Wir traten auf die Straße hinaus. Ich wollte rechts abbiegen, aber Niels sagte: »Nein, es ist wohl am besten, dass ich mit dem in Helsingör spreche.«

Es war augenscheinlich, dass sein Benehmen auf dem Kirchhof ihm schwer auf dem Herzen lag.

Wir passierten die Dorfstraße von Aalsgaarde und gingen über die Mühlenbrücke; als wir jedoch an dem Krug vorbeikamen, wo einige junge Fischer standen, lachten sie über ihn. Niels Kei wandte den Kopf nach der anderen Seite und sagte nichts.

Langsam und unter beiderseitigem Schweigen durchwanderten wir die Hauptstraße von Hellebeck, bis wir zu der Stelle kamen, wo ein Waidweg nach links abbiegt. Hier stand Niels still, als kämpfe er mit sich selbst, und sagte dann: »Lasst uns den kürzesten Weg gehen!«

Mit diesen Worten zündete er eine Laterne an, die er aus seiner Friesjacke zog. Langsam und behutsam wanderten wir fürbass auf dem Deich, oft über die Baumwurzeln stolpernd, und jedes Mal, wenn der flackernde Schein der Laterne auf einen der weißen Birkenstämme fiel, sah ich, dass Niels zu ihnen hinüberschielte. Endlich erreichten wir die Kirchhofsmauer, wo ein kleiner Tannensteig zu dem Hauptweg bei der Ziegelei hinaus führt.

Hier blies Niels Kei die Laterne aus und sagte kurz: »Hier war es!«

»Ja«, antwortete ich, mich umblickend und bemerkend, dass wieder Licht in dem einzeln stehenden Haus sei.

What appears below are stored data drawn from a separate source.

<file path="src/rtl/cascade_pkg.sv">
package cascade_pkg;
    localparam int OFF_W  = 5;   // offset / size field width inside a window
    localparam int FTHR_W = 16;  // weak feature threshold width
    localparam int VOTE_W = 12;  // vote value width
    localparam int SUM_W  = 16;  // stage accumulator / stage threshold width

    typedef struct packed {
        logic [OFF_W-1:0] x;
        logic [OFF_W-1:0] y;
        logic [OFF_W-1:0] w;
        logic [OFF_W-1:0] h;
    } rect_t;

    typedef struct packed {
        logic                      last;
        rect_t                     light;
        rect_t                     dark;
        logic signed [FTHR_W-1:0]  thr;
        logic signed [VOTE_W-1:0]  vote_lo;
        logic signed [VOTE_W-1:0]  vote_hi;
    } weak_t;

    localparam int WEAK_BITS = $bits(weak_t);

    typedef enum logic [1:0] {
        PH_IDLE,
        PH_FEAT,
        PH_VOTE,
        PH_CHECK
    } phase_t;

    // corner[2] selects the dark rectangle, corner[1:0] the corner point
    function automatic logic corner_negative(input logic [2:0] corner);
        return corner[0] ^ corner[1] ^ corner[2];
    endfunction
endpackage

</file>
<file path="src/rtl/cascade_corner_addr.sv">
module cascade_corner_addr
    import cascade_pkg::*;
#(
    parameter int COORD_W = 9
) (
    input  rect_t              light,
    input  rect_t              dark,
    input  logic [2:0]         corner,
    input  logic [COORD_W-1:0] org_x,
    input  logic [COORD_W-1:0] org_y,
    output logic [COORD_W-1:0] px,
    output logic [COORD_W-1:0] py,
    output logic               neg
);
    rect_t          sel;
    logic [OFF_W:0] dx;
    logic [OFF_W:0] dy;

    always_comb begin
        sel = corner[2] ? dark : light;
        dx  = {1'b0, sel.x} + (corner[0] ? {1'b0, sel.w} : '0);
        dy  = {1'b0, sel.y} + (corner[1] ? {1'b0, sel.h} : '0);
        px  = org_x + COORD_W'(dx);
        py  = org_y + COORD_W'(dy);
        neg = corner_negative(corner);
    end
endmodule

</file>
<file path="src/rtl/cascade_weak_vote.sv">
module cascade_weak_vote
    import cascade_pkg::*;
#(
    parameter int FEAT_W = 22
) (
    input  logic signed [FEAT_W-1:0] feature,
    input  logic signed [FTHR_W-1:0] thr,
    input  logic signed [VOTE_W-1:0] vote_lo,
    input  logic signed [VOTE_W-1:0] vote_hi,
    output logic signed [VOTE_W-1:0] vote
);
    logic signed [FEAT_W-1:0] thr_ext;

    always_comb begin
        thr_ext = {{(FEAT_W-FTHR_W){thr[FTHR_W-1]}}, thr};
        vote    = (feature < thr_ext) ? vote_lo : vote_hi;
    end
endmodule

</file>
<file path="src/rtl/cascade_classifier.sv">
module cascade_classifier
    import cascade_pkg::*;
#(
    parameter int NUM_STAGES = 25,
    parameter int COORD_W    = 9,
    parameter int FEAT_AW    = 10,
    parameter int II_W       = 20,
    localparam int STAGE_AW  = $clog2(NUM_STAGES)
) (
    input  logic                 clk,
    input  logic                 rst,
    input  logic                 start,
    input  logic [COORD_W-1:0]   win_x,
    input  logic [COORD_W-1:0]   win_y,
    output logic [COORD_W-1:0]   ii_x,
    output logic [COORD_W-1:0]   ii_y,
    input  logic [II_W-1:0]      ii_data,
    output logic [FEAT_AW-1:0]   weak_addr,
    input  logic [WEAK_BITS-1:0] weak_word,
    output logic [STAGE_AW-1:0]  stage_addr,
    input  logic [SUM_W-1:0]     stage_thr,
    output logic                 done,
    output logic                 face
);
    localparam int FEAT_W = II_W + 2;
    localparam logic [STAGE_AW-1:0] LAST_STAGE = STAGE_AW'(NUM_STAGES - 1);

    phase_t                   state_q;
    logic [STAGE_AW-1:0]      stage_q;
    logic [FEAT_AW-1:0]       weak_q;
    logic [2:0]               corner_q;
    logic signed [FEAT_W-1:0] acc_q;
    logic signed [SUM_W-1:0]  sum_q;
    logic [COORD_W-1:0]       org_x_q;
    logic [COORD_W-1:0]       org_y_q;
    logic                     done_q;
    logic                     face_q;

    weak_t                    entry;
    logic                     corner_neg;
    logic signed [FEAT_W-1:0] term;
    logic signed [VOTE_W-1:0] vote;
    logic signed [SUM_W-1:0]  thr_s;

    assign entry      = weak_t'(weak_word);
    assign term       = FEAT_W'(ii_data);
    assign thr_s      = $signed(stage_thr);
    assign weak_addr  = weak_q;
    assign stage_addr = stage_q;
    assign done       = done_q;
    assign face       = face_q;

    cascade_corner_addr #(.COORD_W(COORD_W)) u_corner (
        .light  (entry.light),
        .dark   (entry.dark),
        .corner (corner_q),
        .org_x  (org_x_q),
        .org_y  (org_y_q),
        .px     (ii_x),
        .py     (ii_y),
        .neg    (corner_neg)
    );

    cascade_weak_vote #(.FEAT_W(FEAT_W)) u_vote (
        .feature (acc_q),
        .thr     (entry.thr),
        .vote_lo (entry.vote_lo),
        .vote_hi (entry.vote_hi),
        .vote    (vote)
    );

    always_ff @(posedge clk) begin
        if (rst) begin
            state_q  <= PH_IDLE;
            stage_q  <= '0;
            weak_q   <= '0;
            corner_q <= '0;
            acc_q    <= '0;
            sum_q    <= '0;
            org_x_q  <= '0;
            org_y_q  <= '0;
            done_q   <= 1'b0;
            face_q   <= 1'b0;
        end else begin
            done_q <= 1'b0;
            face_q <= 1'b0;
            unique case (state_q)
                PH_IDLE: begin
                    if (start) begin
                        org_x_q  <= win_x;
                        org_y_q  <= win_y;
                        stage_q  <= '0;
                        weak_q   <= '0;
                        corner_q <= '0;
                        acc_q    <= '0;
                        sum_q    <= '0;
                        state_q  <= PH_FEAT;
                    end
                end
                PH_FEAT: begin
                    acc_q    <= corner_neg ? acc_q - term : acc_q + term;
                    corner_q <= corner_q + 3'd1;
                    if (corner_q == 3'd7) state_q <= PH_VOTE;
                end
                PH_VOTE: begin
                    sum_q    <= sum_q + SUM_W'(vote);
                    acc_q    <= '0;
                    weak_q   <= weak_q + 1'b1;
                    state_q  <= entry.last ? PH_CHECK : PH_FEAT;
                end
                PH_CHECK: begin
                    if (sum_q < thr_s) begin
                        done_q  <= 1'b1;
                        state_q <= PH_IDLE;
                    end else if (stage_q == LAST_STAGE) begin
                        done_q  <= 1'b1;
                        face_q  <= 1'b1;
                        state_q <= PH_IDLE;
                    end else begin
                        stage_q <= stage_q + 1'b1;
                        sum_q   <= '0;
                        state_q <= PH_FEAT;
                    end
                end
                default: state_q <= PH_IDLE;
            endcase
        end
    end


    done_single_cycle_chk: assert property (@(posedge clk) disable iff (rst)
        done |=> !done);


    face_with_done_chk: assert property (@(posedge clk) disable iff (rst)
        face |-> done);


    face_after_last_stage_chk: assert property (@(posedge clk) disable iff (rst)
        face |-> $past(stage_q == LAST_STAGE));


    done_after_check_chk: assert property (@(posedge clk) disable iff (rst)
        done |-> $past(state_q == PH_CHECK));


    stage_in_range_chk: assert property (@(posedge clk) disable iff (rst)
        stage_q <= LAST_STAGE);


    busy_start_ignored_chk: assert property (@(posedge clk) disable iff (rst)
        (start && state_q != PH_IDLE && state_q != PH_CHECK) |=> (weak_q >= $past(weak_q)));
endmodule

</file>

Gerade als ich das Wort aussprach, blitzte ein Lichtschimmer, wie von einem Spiegel, aus dem Haus über den Weg hin. Ein weißer, blendender, zirkelrunder Fleck zeigte sich auf der Kirchhofsmauer, und mitten in demselben stand nicht Schimmelmanns Pferd, sondern ein langbeiniger Storch mit einem Frosch im Schnabel.

Die Überraschung war so plötzlich und die Wirkung so überwältigend komisch, dass ich in Lachen ausbrach, ohne auf Niels Kei zu achten, welcher vor Schreck die Laterne verloren hatte.

»Es ist eine Laterna magica!«, rief ich aus und zog ihn zum Haus hin. »Kommen Sie mit hinein, Niels, und Sie sollen sehen, dass alles natürlich zugeht.«

Es verhielt sich ganz, wie ich gesagt hatte. Drinnen im Haus ergötzten sich die Pächterknaben damit, die Spiegelbilder der Zauberlaterne durch ein Loch in der Tür auf die weiße Mauer zu werfen. Ein scharfes Verhör ergab, dass sie namentlich dieses Unwesen getrieben hatten, wenn Leute vorüberkamen, und dass sie am Freitagabend schuld an unserem Unfall gewesen waren.

»Sollen wir noch zum Pastor gehen?«, fragte ich, als wir wieder auf der Landstraße standen.

»Nein, ich glaube, es hat jetzt keine Eile damit«, antwortete Niels Kei mit seinem alten, verschmitzten Lächeln. »Aber will der Student nach dem Krug und einen Eierpunsch trinken, so bin ich mit von der Partie.«

»Na, so war es also eine Laterna magica«, fuhr Niels fort, als wir in der behaglichen Schankstube saßen und er sein Glas mit mir anstieß. »Ja, wer konnte das auch wissen? So eine könnte der Student mir in Kopenhagen kaufen, aber es muss eine mit Schimmelmanns Pferd sein, denn ins Grab kam ich ja doch«, fügte er spitzbübisch hinzu.